> _EXCERPTED RECORDS_
[flow/design.v]
`timescale 1ns / 1ps
module sd_controller(
    output reg cs,  
    output mosi,  
    input miso,  
    output sclk,  
    input rd,    
    output reg [7:0] dout,  
    output reg byte_available,  
	 output [9:0]byte_counter,
    input wr,    
    input [7:0] din,  
    output reg ready_for_next_byte,  
    input reset,  
    output ready,  
    input [31:0] address,    
    input clk,   
    output [4:0] status,  
	 output reg [7:0] recv_data,  
	 output reg reading,
	 output reg read_done
);
    parameter RST = 0;
    parameter INIT = 1;
    parameter CMD0 = 2;
	 parameter CMD1 = 21;
    parameter CMD8 = 3;
    parameter CMD55 = 4;
    parameter CMD41 = 5;
    parameter POLL_CMD = 6;
    parameter IDLE = 7;
    parameter READ_BLOCK = 8;
    parameter READ_BLOCK_WAIT = 9;
    parameter READ_BLOCK_DATA = 10;
    parameter READ_BLOCK_CRC = 11;
    parameter SEND_CMD = 12;
    parameter RECEIVE_BYTE_WAIT = 13;
    parameter RECEIVE_BYTE = 14;
    parameter WRITE_BLOCK_CMD = 15;
    parameter WRITE_BLOCK_INIT = 16;
    parameter WRITE_BLOCK_DATA = 17;
    parameter WRITE_BLOCK_BYTE = 18;
    parameter WRITE_BLOCK_WAIT = 19;
	 parameter DEBUG = 20;
    parameter WRITE_DATA_SIZE = 515;
    reg [4:0] state = RST;
    assign status = state;
    reg [4:0] return_state;
    reg sclk_sig;
    reg [55:0] cmd_out;
    reg cmd_mode = 1;
    reg [7:0] data_sig = 8'hFF;
    reg [9:0] byte_counter;
    reg [9:0] bit_counter;
    always @(posedge clk) 
	 begin
        if(reset == 1) 
		  begin
            state <= RST;
            sclk_sig <= 1'b0;
        end
        else 
		  begin
            case(state)
                RST: begin
                        sclk_sig <= 0;
                        cmd_out <= {56{1'b1}};
                        byte_counter <= 0;
                        byte_available <= 0;
                        ready_for_next_byte <= 0;
                        cmd_mode <= 1;
                        bit_counter <= 160;
                        cs <= 1;
                        state <= INIT;
								read_done <= 1'b0;
								reading <= 1'b0;
                end
                INIT: begin
                    if(bit_counter == 0) begin
                        cs <= 0;
                        state <= CMD0;
                    end
                    else begin
                        bit_counter <= bit_counter - 1;
                        sclk_sig <= ~sclk_sig;
                    end
                end
                CMD0: begin 
                    cmd_out <= 56'hFF_40_00_00_00_00_95;
                    bit_counter <= 55;
                    return_state <= CMD8;
                    state <= SEND_CMD;
                end
                CMD8: begin
                    cmd_out <= 56'hFF_48_00_00_01_AA_87;
                    bit_counter <= 55;
                    return_state <= CMD55;
                    state <= SEND_CMD;
                end
                CMD55: begin
                    cmd_out <= 56'hFF_77_00_00_00_00_65;
                    bit_counter <= 55;
                    return_state <= CMD41;
                    state <= SEND_CMD;
                end
                CMD41: begin
                    cmd_out <= 56'hFF_69_40_00_00_00_01;
                    bit_counter <= 55;
                    return_state <= POLL_CMD;
                    state <= SEND_CMD;
                end
                POLL_CMD: begin
                    if(recv_data[0] == 0) 
						  begin
                        state <= IDLE;
                    end
                    else begin
                        state <= CMD55;
                    end
                end
                IDLE: begin
                    if(rd == 1) 
						  begin
                        state <= READ_BLOCK;
								read_done <= 1'b0;
                    end
                    else if(wr == 1) begin
                        state <= WRITE_BLOCK_CMD;
                    end
                    else begin
                        state <= IDLE;
                    end
                end
                READ_BLOCK: begin
                    cmd_out <= {16'hFF_51,address,8'hFF};  
                    bit_counter <= 55;
                    return_state <= READ_BLOCK_WAIT;
                    state <= SEND_CMD;
                end
                READ_BLOCK_WAIT: begin
                    if(sclk_sig == 1 && miso == 0) begin
                        byte_counter <= 0;  
                        bit_counter <= 7;
								reading <= 1'b1;
                        return_state <= READ_BLOCK_DATA;
                        state <= RECEIVE_BYTE;
                    end
                    sclk_sig <= ~sclk_sig;
                end
                READ_BLOCK_DATA: begin
                    dout <= recv_data;
                    byte_available <= 1;
                    if (byte_counter == 511) begin   
                        bit_counter <= 7;
								reading <= 1'b0;
                        return_state <= READ_BLOCK_CRC;
                        state <= RECEIVE_BYTE;
                    end
                    else begin
                        byte_counter <= byte_counter + 1;   
                        return_state <= READ_BLOCK_DATA;
								read_done <= 1'b0;
								reading <= 1'b1;
                        bit_counter <= 7;
                        state <= RECEIVE_BYTE;
                    end
                end
                READ_BLOCK_CRC: begin
                    bit_counter <= 7;
                    return_state <= IDLE;
						  read_done <= 1'b1;
                    state <= RECEIVE_BYTE;
                end
                SEND_CMD: begin
                    if (sclk_sig == 1) begin
                        if (bit_counter == 0) begin
                            state <= RECEIVE_BYTE_WAIT;
                        end
                        else begin
                            bit_counter <= bit_counter - 1;
                            cmd_out <= {cmd_out[54:0], 1'b1};
                        end
                    end
                    sclk_sig <= ~sclk_sig;
                end
                RECEIVE_BYTE_WAIT: begin
                    if (sclk_sig == 1) begin
                        if (miso == 0) begin
                            recv_data <= 0;
                            bit_counter <= 6;
                            state <= RECEIVE_BYTE;
                        end
                    end
                    sclk_sig <= ~sclk_sig;
                end
                RECEIVE_BYTE: begin
                    byte_available <= 0;
                    if (sclk_sig == 1) begin
                        recv_data <= {recv_data[6:0], miso};
                        if (bit_counter == 0) begin
                            state <= return_state;
                        end
                        else begin
                            bit_counter <= bit_counter - 1;
                        end
                    end
                    sclk_sig <= ~sclk_sig;
                end
					 DEBUG: begin
					 end
					 WRITE_BLOCK_CMD: begin
                    cmd_out <= {16'hFF_58, address, 8'hFF};
                    bit_counter <= 55;
                    return_state <= WRITE_BLOCK_INIT;
                    state <= SEND_CMD;
		            ready_for_next_byte <= 1;
                end
                WRITE_BLOCK_INIT: begin
                    cmd_mode <= 0;
                    byte_counter <= WRITE_DATA_SIZE; 
                    state <= WRITE_BLOCK_DATA;
                    ready_for_next_byte <= 0;
                end
                WRITE_BLOCK_DATA: begin
                    if (byte_counter == 0) begin
                        state <= RECEIVE_BYTE_WAIT;
                        return_state <= WRITE_BLOCK_WAIT;
                    end
                    else begin
                        if ((byte_counter == 2) || (byte_counter == 1)) begin
                            data_sig <= 8'hFF;
                        end
                        else if (byte_counter == WRITE_DATA_SIZE) begin
                            data_sig <= 8'hFE;
                        end
                        else begin
                            data_sig <= din;
                            ready_for_next_byte <= 1;
                        end
                        bit_counter <= 7;
                        state <= WRITE_BLOCK_BYTE;
                        byte_counter <= byte_counter - 1;
                    end
                end
                WRITE_BLOCK_BYTE: begin
                    if (sclk_sig == 1) begin
                        if (bit_counter == 0) begin
                            state <= WRITE_BLOCK_DATA;
                            ready_for_next_byte <= 0;
                        end
                        else begin
                            data_sig <= {data_sig[6:0], 1'b1};
                            bit_counter <= bit_counter - 1;
                        end;
                    end;
                    sclk_sig <= ~sclk_sig;
                end
                WRITE_BLOCK_WAIT: begin
                    if (sclk_sig == 1) begin
                        if (miso == 1) begin
                            state <= IDLE;
                            cmd_mode <= 1;
                        end
                    end
                    sclk_sig <= ~sclk_sig;
                end
            endcase
        end
    end
    assign sclk = sclk_sig;
    assign mosi = cmd_mode ? cmd_out[55] : data_sig[7];
    assign ready = (state == IDLE);
	 assign read_mbr = (state == return_state);
endmodule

> _TASK BRIEF_
Among the records, find every line with the word "miso" and copy it.

> _EXERCISE ANSWER_
    input miso,  
                    if(sclk_sig == 1 && miso == 0) begin
                        if (miso == 0) begin
                        recv_data <= {recv_data[6:0], miso};
                        if (miso == 1) begin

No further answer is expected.